(The Center Square) — The Pennsylvania Department of Corrections continues to deal with worker shortages as the effects of COVID-19 have changed how prisons in the commonwealth operate.
A Senate Appropriations Committee hearing on Thursday heard testimony from the heads of the Department of Corrections and Board of Probation & Parole to understand their budget needs and current challenges.
Roughly 175 inmates and 12 staff members have died from COVID-19 since the beginning of the pandemic. The department spent roughly $1.45 billion from the federal government’s Coronavirus Relief Fund on supplies, vaccinations, and protective personal equipment — but especially personnel costs, which the department estimated at $1.275 billion.
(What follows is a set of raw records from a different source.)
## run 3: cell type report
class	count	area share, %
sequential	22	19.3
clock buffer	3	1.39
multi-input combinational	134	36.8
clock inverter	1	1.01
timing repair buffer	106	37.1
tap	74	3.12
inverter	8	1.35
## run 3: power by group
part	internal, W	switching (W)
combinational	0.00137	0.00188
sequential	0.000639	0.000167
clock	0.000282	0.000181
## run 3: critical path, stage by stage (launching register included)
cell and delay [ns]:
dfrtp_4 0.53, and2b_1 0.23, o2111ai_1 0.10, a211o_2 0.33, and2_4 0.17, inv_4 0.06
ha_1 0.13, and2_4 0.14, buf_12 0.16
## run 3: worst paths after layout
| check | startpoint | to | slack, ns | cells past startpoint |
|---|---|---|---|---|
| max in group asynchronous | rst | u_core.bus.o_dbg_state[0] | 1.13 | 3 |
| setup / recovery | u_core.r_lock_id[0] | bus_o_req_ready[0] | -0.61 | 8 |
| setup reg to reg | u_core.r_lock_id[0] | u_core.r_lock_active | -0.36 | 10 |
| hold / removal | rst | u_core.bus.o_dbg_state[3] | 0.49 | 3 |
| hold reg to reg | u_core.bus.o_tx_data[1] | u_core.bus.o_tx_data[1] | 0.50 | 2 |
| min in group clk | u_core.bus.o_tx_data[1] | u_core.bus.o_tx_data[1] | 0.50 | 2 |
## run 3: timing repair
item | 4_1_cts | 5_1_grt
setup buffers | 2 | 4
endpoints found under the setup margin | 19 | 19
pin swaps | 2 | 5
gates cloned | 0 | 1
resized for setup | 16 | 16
### src/rtl/btn_conditioner.sv
// Debounces a bouncing push-button level and emits one-cycle pulses on each
// committed rising and falling change.
//
// state      | meaning
// S_LOW      | committed low, waiting for synchronized input to go high
// S_RISE_CHK | input high, counting agreeing samples before committing high
// S_HIGH     | committed high, waiting for synchronized input to go low
// S_FALL_CHK | input low, counting agreeing samples before committing low
module btn_conditioner
  import btn_conditioner_pkg::*;
#(
  parameter int SYNC_STAGES = 2,
  parameter int DB_CYCLES   = 4,
  parameter int CNT_W       = 8
) (
  input  logic CLK,
  input  logic nRST,
  input  logic RAW_IN,
  output logic DB_LEVEL,
  output logic RISE_PULSE,
  output logic FALL_PULSE
);

  localparam logic [CNT_W-1:0] CNT_ONE  = CNT_W'(1);
  localparam logic [CNT_W-1:0] CNT_LAST = CNT_W'(DB_CYCLES - 1);

  logic             x_s;
  state_t           state_q, state_d;
  logic [CNT_W-1:0] cnt_q, cnt_d;
  logic             db_q, db_d;
  logic             rise_q, rise_d;
  logic             fall_q, fall_d;

  sync_chain #(
    .STAGES(SYNC_STAGES)
  ) u_sync (
    .CLK (CLK),
    .nRST(nRST),
    .D   (RAW_IN),
    .Q   (x_s)
  );

  always_ff @(posedge CLK) begin
    if (!nRST) begin
      state_q <= S_LOW;
      cnt_q   <= '0;
      db_q    <= 1'b0;
      rise_q  <= 1'b0;
      fall_q  <= 1'b0;
    end else begin
      state_q <= state_d;
      cnt_q   <= cnt_d;
      db_q    <= db_d;
      rise_q  <= rise_d;
      fall_q  <= fall_d;
    end
  end

  // cnt counts agreeing samples already seen; commit happens on the sample
  // that finds cnt at DB_CYCLES-1, so it never wraps.
  always_comb begin
    state_d = state_q;
    cnt_d   = cnt_q;
    case (state_q)
      S_LOW: begin
        if (x_s) begin
          state_d = S_RISE_CHK;
          cnt_d   = CNT_ONE;
        end else begin
          cnt_d = '0;
        end
      end
      S_RISE_CHK: begin
        if (!x_s) begin
          state_d = S_LOW;
          cnt_d   = '0;
        end else if (cnt_q == CNT_LAST) begin
          state_d = S_HIGH;
          cnt_d   = '0;
        end else begin
          cnt_d = cnt_q + CNT_ONE;
        end
      end
      S_HIGH: begin
        if (!x_s) begin
          state_d = S_FALL_CHK;
          cnt_d   = CNT_ONE;
        end else begin
          cnt_d = '0;
        end
      end
      S_FALL_CHK: begin
        if (x_s) begin
          state_d = S_HIGH;
          cnt_d   = '0;
        end else if (cnt_q == CNT_LAST) begin
          state_d = S_LOW;
          cnt_d   = '0;
        end else begin
          cnt_d = cnt_q + CNT_ONE;
        end
      end
      default: begin
        state_d = S_LOW;
        cnt_d   = '0;
      end
    endcase
  end

  // Outputs are decoded from the next state so the registered copies line up
  // with the state register.
  always_comb begin
    db_d   = level_of(state_d);
    rise_d = (state_q == S_RISE_CHK) && (state_d == S_HIGH);
    fall_d = (state_q == S_FALL_CHK) && (state_d == S_LOW);
  end

  assign DB_LEVEL   = db_q;
  assign RISE_PULSE = rise_q;
  assign FALL_PULSE = fall_q;

endmodule

### config.mk
export PLATFORM = sky130hd
export DESIGN_NAME = btn_conditioner
export DESIGN_NICKNAME = d
export VERILOG_FILES = /design/src/rtl/btn_conditioner_pkg.sv /design/src/rtl/btn_conditioner_sync.sv /design/src/rtl/btn_conditioner.sv
export SDC_FILE = /design/constraint.sdc
export NUM_CORES = 1
export LEC_CHECK = 0
export CAP_MARGIN = 20
export CORE_AREA = 2 2 39 41
export CTS_CLUSTER_SIZE = 20
export DETAILED_ROUTE_END_ITERATION = 10
export DIE_AREA = 0 0 41 43
export PLACE_DENSITY = 0.62
export SETUP_SLACK_MARGIN = 0.5
export SYNTH_ARGS = -nofsm -noshare
export SYNTH_HDL_FRONTEND = slang
export SYNTH_SLANG_ARGS = --single-unit
### constraint.sdc
create_clock -name CLK -period 1.6 [get_ports CLK]
set_clock_uncertainty 0.15 [all_clocks]
set_input_delay 0.32 -clock CLK [delete_from_list [all_inputs] [get_ports CLK]]
set_output_delay 0.32 -clock CLK [all_outputs]
set_load 0.005 [all_outputs]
The worker shortage is a problem the department has dealt with much like private employers.
“The vacancies are a concern to us,” said Secretary of Corrections George Little. Vaccine mandates wore on the staff, too, he said.
Compensation levels may increase to attract workers, if the Office of the Budget approves.
“For us, our initial pay — while competitive — is not substantially better than competitors. All you need to do is drive up the I-81 corridor. There’s warehouses offering pay that’s pretty close to starting pay” for correctional officers, Little said.
Prison nurses, too, are in short supply. Deputy Secretary for Administration Christopher Oppman noted that, normally, the department would have about 55 nurse vacancies — now, it’s up to 115. They have increased the starting salary to attract nurses, but haven’t reaped the benefits yet, he said.
One benefit the department has seen elsewhere, however, is in the recidivism rate dropping.
“Let me say, one significant area has been reentry services inside the institution system,” Little said. “We prepare them while the individual is with us.”
The Department of Corrections offers soon-to-be-released inmates assistance in finding employment, substance abuse services, and medical assistance (though inmates are not required to use these services).
But mental health remains an issue.
“Approximately 35% have identifiable issues,” Little said of inmates. “We are the largest provider of services in terms of institutional care in the commonwealth.”
Another pandemic-related change has been the department’s use of mobile parole agents to meet parolees. It has improved contact as well as the agents’ knowledge of their caseloads, Little said.
Additionally, “the use of video visitation has been phenomenal,” he noted, allowing inmates to have connections with family they previously lacked. Little said, “That kind of normal interaction with family members has been a boon.”